3.3 Overtones observed due to the SERS effect

To further confirm the resonant origin of the observed enhancement, we inspected Raman spectra at higher wavenumbers in search for overtones, which are hard to find in standard Raman spectra. Due to the enhancement of a Raman band in SERS, overtones of this particular vibration are also affected, thus they can be detected more easily [39]. The higher-wavenumber region of the spectra disclosed well-resolved bands at 1650 cm⁻¹(2v˜) and 2474 cm⁻¹(3v˜), which so far have not been observed in the pure γ-Bi₂O₃ phase (Figure 3) nor in the as-grown eutectic material (Figure S1). Their positions and relatively low intensities indicate that they are second- and third-order modes of the enhanced band at 826 cm⁻¹. Observation of the overtones is consistent with the manifestation of the SERS effect in the studied plasmonic material.
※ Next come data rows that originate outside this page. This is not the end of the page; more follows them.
**src/design/midi_event_vlq_encoder_unit_macros.svh**
```systemverilog
// ---------------------------------------------------------------------------
// midi event vlq encoder assertion macros
// Shared property wrappers clocked on aclk and held off while aresetn is low.
// ---------------------------------------------------------------------------
`ifndef MIDI_EVENT_VLQ_ENCODER_UNIT_MACROS_SVH
`define MIDI_EVENT_VLQ_ENCODER_UNIT_MACROS_SVH

// same-cycle implication
`define MEVLQ_ASSERT_SAME(lbl, ant, con) \
    lbl: assert property (@(posedge aclk) disable iff (!aresetn) (ant) |-> (con)) \
        else $error("mevlq same-cycle check failed");

// next-cycle implication
`define MEVLQ_ASSERT_NEXT(lbl, ant, con) \
    lbl: assert property (@(posedge aclk) disable iff (!aresetn) (ant) |=> (con)) \
        else $error("mevlq next-cycle check failed");

`endif

```
**src/design/mevlq_pkg.sv**
```systemverilog
// ---------------------------------------------------------------------------
// mevlq_pkg
// Widths, byte slot codes and helpers for the MIDI event VLQ encoder.
// ---------------------------------------------------------------------------
`default_nettype none

package mevlq_pkg;

    localparam int DELTA_W    = 28;
    localparam int BYTE_W     = 8;
    localparam int GROUP_W    = 7;
    localparam int NUM_GROUPS = 4;
    localparam int SLOT_W     = 3;

    localparam logic [BYTE_W-1:0] CONT_BIT = 8'h80;

    // byte slot codes within one event
    localparam logic [SLOT_W-1:0] SLOT_GRP0   = 3'd0;
    localparam logic [SLOT_W-1:0] SLOT_GRP1   = 3'd1;
    localparam logic [SLOT_W-1:0] SLOT_GRP2   = 3'd2;
    localparam logic [SLOT_W-1:0] SLOT_GRP3   = 3'd3;
    localparam logic [SLOT_W-1:0] SLOT_STATUS = 3'd4;
    localparam logic [SLOT_W-1:0] SLOT_DATA1  = 3'd5;
    localparam logic [SLOT_W-1:0] SLOT_DATA2  = 3'd6;

    // first non-zero 7-bit group, the lowest group is always kept
    function automatic logic [SLOT_W-1:0] first_slot(input logic [DELTA_W-1:0] delta);
        logic [SLOT_W-1:0] slot;
        if (delta[27:21] != 7'd0) begin
            slot = SLOT_GRP0;
        end else if (delta[20:14] != 7'd0) begin
            slot = SLOT_GRP1;
        end else if (delta[13:7] != 7'd0) begin
            slot = SLOT_GRP2;
        end else begin
            slot = SLOT_GRP3;
        end
        return slot;
    endfunction

endpackage

`default_nettype wire

```
**src/design/midi_event_vlq_encoder_unit.sv**
```systemverilog
// ---------------------------------------------------------------------------
// midi_event_vlq_encoder_unit
// Turns one MIDI track event into its byte stream: the delta time as a
// variable-length quantity, then status, data1 and data2.
// ---------------------------------------------------------------------------
// An event is taken into a holding register and then sent one byte per cycle
// on the result channel while m_ready is high, one byte per group kept in the
// delta time and then status, data1 and data2. Each byte moves from the
// holding register into the result register before it is shown on m_out_byte.
// The next event is taken in the same cycle that the
// final byte of the current one moves into the result register, so with
// m_ready held high the bytes of consecutive events follow with no gap.
// m_last_of_event marks the data2 byte.
`default_nettype none

`include "midi_event_vlq_encoder_unit_macros.svh"

module midi_event_vlq_encoder_unit (
    input  wire logic                             aclk,
    input  wire logic                             aresetn,
    input  wire logic                             s_valid,
    output logic                                  s_ready,
    input  wire logic [mevlq_pkg::DELTA_W-1:0]    s_delta_ticks,
    input  wire logic [mevlq_pkg::BYTE_W-1:0]     s_status_byte,
    input  wire logic [mevlq_pkg::BYTE_W-1:0]     s_data_first,
    input  wire logic [mevlq_pkg::BYTE_W-1:0]     s_data_second,
    output logic                                  m_valid,
    input  wire logic                             m_ready,
    output logic [mevlq_pkg::BYTE_W-1:0]          m_out_byte,
    output logic                                  m_last_of_event
);
    import mevlq_pkg::*;

    // holding register
    logic                  hold_valid_reg, hold_valid_next;
    logic [SLOT_W-1:0]     slot_reg, slot_next;
    logic [DELTA_W-1:0]    delta_reg;
    logic [BYTE_W-1:0]     status_reg;
    logic [BYTE_W-1:0]     data1_reg;
    logic [BYTE_W-1:0]     data2_reg;

    // result register
    logic                  out_valid_reg, out_valid_next;
    logic [BYTE_W-1:0]     out_byte_reg;
    logic                  out_last_reg;

    logic                  in_fire;
    logic                  out_adv;
    logic                  on_last;
    logic [BYTE_W-1:0]     sel_byte;

    // handshake
    assign out_adv = hold_valid_reg && (!out_valid_reg || m_ready);
    assign on_last = (slot_reg == SLOT_DATA2);
    assign s_ready = !hold_valid_reg || (out_adv && on_last);
    assign in_fire = s_valid && s_ready;

    // byte select for the current slot
    always_comb begin
        case (slot_reg)
            SLOT_GRP0:   sel_byte = CONT_BIT | {1'b0, delta_reg[27:21]};
            SLOT_GRP1:   sel_byte = CONT_BIT | {1'b0, delta_reg[20:14]};
            SLOT_GRP2:   sel_byte = CONT_BIT | {1'b0, delta_reg[13:7]};
            SLOT_GRP3:   sel_byte = {1'b0, delta_reg[6:0]};
            SLOT_STATUS: sel_byte = status_reg;
            SLOT_DATA1:  sel_byte = data1_reg;
            SLOT_DATA2:  sel_byte = data2_reg;
            default:     sel_byte = data2_reg;
        endcase
    end

    // holding control next state
    always_comb begin
        hold_valid_next = hold_valid_reg;
        slot_next       = slot_reg;
        if (in_fire) begin
            hold_valid_next = 1'b1;
            slot_next       = first_slot(s_delta_ticks);
        end else if (out_adv) begin
            if (on_last) begin
                hold_valid_next = 1'b0;
            end else begin
                slot_next = slot_reg + SLOT_W'(1);
            end
        end
    end

    // result valid next state
    always_comb begin
        out_valid_next = out_valid_reg;
        if (out_adv) begin
            out_valid_next = 1'b1;
        end else if (m_ready) begin
            out_valid_next = 1'b0;
        end
    end

    // control registers
    always_ff @(posedge aclk) begin
        if (!aresetn) begin
            hold_valid_reg <= 1'b0;
            slot_reg       <= SLOT_GRP3;
            out_valid_reg  <= 1'b0;
        end else begin
            hold_valid_reg <= hold_valid_next;
            slot_reg       <= slot_next;
            out_valid_reg  <= out_valid_next;
        end
    end

    // event payload capture
    always_ff @(posedge aclk) begin
        if (in_fire) begin
            delta_reg  <= s_delta_ticks;
            status_reg <= s_status_byte;
            data1_reg  <= s_data_first;
            data2_reg  <= s_data_second;
        end
    end

    // result payload
    always_ff @(posedge aclk) begin
        if (out_adv) begin
            out_byte_reg <= sel_byte;
            out_last_reg <= on_last;
        end
    end

    assign m_valid         = out_valid_reg;
    assign m_out_byte      = out_byte_reg;
    assign m_last_of_event = out_last_reg;

    // checks
    `MEVLQ_ASSERT_SAME(a_slot_range, hold_valid_reg, slot_reg <= SLOT_DATA2)
    `MEVLQ_ASSERT_SAME(a_take_when_free, in_fire, !hold_valid_reg || on_last)
    `MEVLQ_ASSERT_NEXT(a_last_flagged, out_adv && on_last, m_valid && m_last_of_event)
    `MEVLQ_ASSERT_NEXT(a_cont_bit, out_adv && slot_reg < SLOT_GRP3, m_out_byte[BYTE_W-1])

endmodule

`default_nettype wire
```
The presence of second- and third-order modes is possible due to the interaction of isolated BiO₄ tetrahedra with a plasmon-driven amplified electromagnetic field from Ag NPs in the composite.

Figure 3:

Occurrence of overtones due to the SERS effect in the Bi₂O₃-Ag eutectic composite and comparison with the spectrum of the γ-Bi₂O₃ single crystal. The eutectics’ spectrum (blue spectrum) reveals overtones (2v˜) and (3v˜) of the 826 cm⁻¹ band, whereas the single crystal does not exhibit resonant effects (green spectrum), λ_exc = 532 nm.